Chuyen T Nguyen1, Michael J Starek1,2, Philippe Tissot2
1College of Science and Engineering, Texas A&M University-Corpus Christi USA
2Conrad Blucher Institute for Surveying and Science, Texas A&M University-Corpus Christi USA
The resilience of marshes to a rising sea is dependent on their elevation response. Terrestrial laser scanning (TLS), commonly known as terrestrial lidar, is a detailed topographic approach for accurate, dense surface measurement with high potential for monitoring of marsh surface elevation response. The dense point cloud provides a 3D representation of the surface, which includes both terrain and non-terrain objects. Extraction of ground information in a marsh environment is a difficult task because of the occlusion of the laser pulse by varied types of dense vegetation. The extraction of topographic information requires filtering of the data into like-groups or classes, therefore, methods must be incorporated to identify structure in the data prior to creation of an end product. A voxel representation of three-dimensional space provides quantitative visualization and analysis for pattern recognition. The objectives of this study are threefold: 1) apply a multi-scale voxel approach to effectively extract features from the TLS point cloud data, 2) investigate the utility of K-means and Self Organizing Map (SOM) clustering algorithms for the segmentation of the data based solely on point cloud geometry and texture features, and 3) utilize a variety of validity indices to measure the quality of the result based on the compactness and the separability of the resulting cluster.
TLS data were collected at a marsh site along the central Texas Gulf Coast using a Riegl VZ 400 TLS. The site consists of both exposed and vegetated surface regions. To characterize the 3D structure of the TLS point cloud data, octree segmentation is applied to create a tree data structure of voxels containing the points. The algorithm works first by creating voxels based on the maximum number of points that a voxel can contain. If more points exist, the voxel will be recursively subdivided. Each voxel may be recursively decomposed into eight child voxels. The number of points in each voxel is varied as is the size. This adaptable structure captures characteristics of the TLS scan; farther away from the scan, point density decreases and the voxel adapts. The flexibility of voxels in size and point density makes this algorithm a promising candidate to locally characterize the geometry of the terrain.
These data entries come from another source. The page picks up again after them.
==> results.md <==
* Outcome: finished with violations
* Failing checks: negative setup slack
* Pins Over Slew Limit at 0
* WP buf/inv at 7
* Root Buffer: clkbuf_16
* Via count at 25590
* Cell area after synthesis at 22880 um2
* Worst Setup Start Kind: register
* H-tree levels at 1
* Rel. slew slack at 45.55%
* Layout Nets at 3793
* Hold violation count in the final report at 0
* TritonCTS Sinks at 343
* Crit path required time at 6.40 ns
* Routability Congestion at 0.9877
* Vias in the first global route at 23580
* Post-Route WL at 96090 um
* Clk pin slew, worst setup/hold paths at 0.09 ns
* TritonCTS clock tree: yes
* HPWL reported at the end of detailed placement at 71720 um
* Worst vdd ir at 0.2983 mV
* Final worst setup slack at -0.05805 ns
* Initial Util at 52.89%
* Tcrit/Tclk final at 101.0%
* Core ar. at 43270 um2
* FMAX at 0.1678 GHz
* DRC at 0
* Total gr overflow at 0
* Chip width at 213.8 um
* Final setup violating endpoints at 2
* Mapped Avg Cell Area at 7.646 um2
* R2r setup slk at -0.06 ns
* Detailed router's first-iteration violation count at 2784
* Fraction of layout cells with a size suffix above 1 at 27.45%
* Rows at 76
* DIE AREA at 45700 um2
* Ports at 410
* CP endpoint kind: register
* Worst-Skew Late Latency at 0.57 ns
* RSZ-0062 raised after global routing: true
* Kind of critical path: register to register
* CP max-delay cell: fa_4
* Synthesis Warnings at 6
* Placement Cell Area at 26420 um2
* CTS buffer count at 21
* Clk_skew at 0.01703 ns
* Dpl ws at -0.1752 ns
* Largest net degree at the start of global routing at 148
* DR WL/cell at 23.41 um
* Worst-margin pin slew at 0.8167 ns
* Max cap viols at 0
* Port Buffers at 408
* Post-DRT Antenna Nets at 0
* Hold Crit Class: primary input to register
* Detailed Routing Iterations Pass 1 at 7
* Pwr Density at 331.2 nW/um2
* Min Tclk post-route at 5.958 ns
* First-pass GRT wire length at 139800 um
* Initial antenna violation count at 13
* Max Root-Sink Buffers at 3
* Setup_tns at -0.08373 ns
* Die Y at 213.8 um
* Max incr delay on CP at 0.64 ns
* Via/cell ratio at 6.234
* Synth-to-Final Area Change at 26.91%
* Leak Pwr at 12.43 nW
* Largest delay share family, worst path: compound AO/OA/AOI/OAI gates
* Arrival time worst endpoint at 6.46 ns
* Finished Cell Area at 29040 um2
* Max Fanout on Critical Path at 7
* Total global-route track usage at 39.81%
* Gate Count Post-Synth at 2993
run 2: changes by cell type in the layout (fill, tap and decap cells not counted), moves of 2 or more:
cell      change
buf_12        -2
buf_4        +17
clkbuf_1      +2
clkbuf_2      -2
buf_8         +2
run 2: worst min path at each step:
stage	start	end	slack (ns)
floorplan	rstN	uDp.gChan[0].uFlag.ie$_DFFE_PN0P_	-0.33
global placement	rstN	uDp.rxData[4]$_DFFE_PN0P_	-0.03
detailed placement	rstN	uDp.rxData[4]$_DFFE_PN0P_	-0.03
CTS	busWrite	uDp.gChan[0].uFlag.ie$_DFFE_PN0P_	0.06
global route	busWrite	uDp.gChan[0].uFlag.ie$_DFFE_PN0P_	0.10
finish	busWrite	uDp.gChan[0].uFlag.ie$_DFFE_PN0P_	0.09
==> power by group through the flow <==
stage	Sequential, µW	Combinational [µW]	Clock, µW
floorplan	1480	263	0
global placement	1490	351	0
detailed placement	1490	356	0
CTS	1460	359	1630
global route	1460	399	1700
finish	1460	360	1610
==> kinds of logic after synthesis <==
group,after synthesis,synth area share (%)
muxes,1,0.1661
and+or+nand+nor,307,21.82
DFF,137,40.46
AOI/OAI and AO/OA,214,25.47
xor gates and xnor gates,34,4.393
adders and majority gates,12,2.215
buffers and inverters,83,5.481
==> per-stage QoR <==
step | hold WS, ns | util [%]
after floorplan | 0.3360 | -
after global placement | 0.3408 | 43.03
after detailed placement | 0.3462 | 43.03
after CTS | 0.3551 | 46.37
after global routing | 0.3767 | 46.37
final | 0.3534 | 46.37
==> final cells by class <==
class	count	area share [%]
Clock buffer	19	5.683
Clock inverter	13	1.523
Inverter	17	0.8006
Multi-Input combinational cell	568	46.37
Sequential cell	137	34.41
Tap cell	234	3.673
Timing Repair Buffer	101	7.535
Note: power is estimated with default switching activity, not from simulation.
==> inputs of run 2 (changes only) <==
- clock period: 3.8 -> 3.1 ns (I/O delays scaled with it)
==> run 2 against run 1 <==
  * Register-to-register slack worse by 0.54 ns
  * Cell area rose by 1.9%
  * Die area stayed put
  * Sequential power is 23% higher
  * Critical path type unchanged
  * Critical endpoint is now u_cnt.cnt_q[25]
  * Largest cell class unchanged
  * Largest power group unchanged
$ cat config.mk
export PLATFORM = sky130hd
export DESIGN_NAME = pfg_ctrl
export DESIGN_NICKNAME = d
export VERILOG_FILES = /design/src/rtl/pfg_pkg.sv /design/src/rtl/pfg_timer.sv /design/src/rtl/pfg_fsm.sv /design/src/rtl/pfg_outstage.sv /design/src/rtl/pfg_ctrl.sv
export SDC_FILE = /design/constraint.sdc
export NUM_CORES = 1
export LEC_CHECK = 0
export ABC_AREA = 1
export CORE_MARGIN = 5
export CORE_UTILIZATION = 40
export CTS_CLUSTER_DIAMETER = 100
export DETAILED_ROUTE_END_ITERATION = 10
export HOLD_SLACK_MARGIN = 0.15
export PLACE_DENSITY = 0.58
export SLEW_MARGIN = 20
export SYNTH_ARGS = -nofsm -noshare
export SYNTH_HDL_FRONTEND = slang
export SYNTH_HIERARCHICAL = 1
export SYNTH_SLANG_ARGS = --single-unit
$ cat constraint.sdc
create_clock -name clk -period 4.3 [get_ports clk]
set_input_delay 1.29 -clock clk [delete_from_list [all_inputs] [get_ports clk]]
set_output_delay 1.29 -clock clk [all_outputs]
set_load 0.005 [all_outputs]
$ cat src/rtl/pfg_pkg.sv
package pfg_pkg;

    typedef enum logic [1:0] {
        ST_PASS    = 2'd0,
        ST_DRAIN   = 2'd1,
        ST_PROTECT = 2'd2,
        ST_RECOVER = 2'd3
    } pfg_state_e;

    typedef struct packed {
        logic pwr_ok;
        logic ce_n;
    } pfg_in_t;

    // States in which the shared interval counter advances
    function automatic logic is_timed(pfg_state_e s);
        return (s == ST_DRAIN) || (s == ST_RECOVER);
    endfunction

    // States in which the decoder's chip-enable reaches the memory
    function automatic logic lets_through(pfg_state_e s);
        return (s == ST_PASS) || (s == ST_DRAIN);
    endfunction

    function automatic int unsigned larger(int unsigned a, int unsigned b);
        return (a > b) ? a : b;
    endfunction

endpackage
For example, the multi-scale voxelization can effectively characterize different types of vegetation because a small capacity voxel cannot store enough points to accurately extract features at a low density area, and a large capacity voxel cannot capture more detailed object shapes. Once voxelization is applied, statistical features of the point cloud belonging to each voxel are computed including the mean, minimum, and standard deviation of the point height, and geometric features are computed including the normal vector and curvature of the surface. The characteristics of the voxel itself such as the volume and point density are also computed and assigned to each point as are laser pulse interaction characteristics including deviation of pulse width. The features extracted from the voxelization are then used as input for clustering of the points using the K-means and SOM clustering algorithms. Four clustering evaluation criterions are assessed to determine the optimal number of clusters: Calinski Harabasz (variance ratio criterion), Davies Bouldin, Gap, and Silhouette. Results for different combinations of the feature space vector and differences between K-means and SOM clustering will be presented. The developed method provides a novel approach for multi-scale segmentation of TLS point cloud data in marshes that can be applied to better characterize the terrain, such as for vegetation biomass studies or erosion monitoring.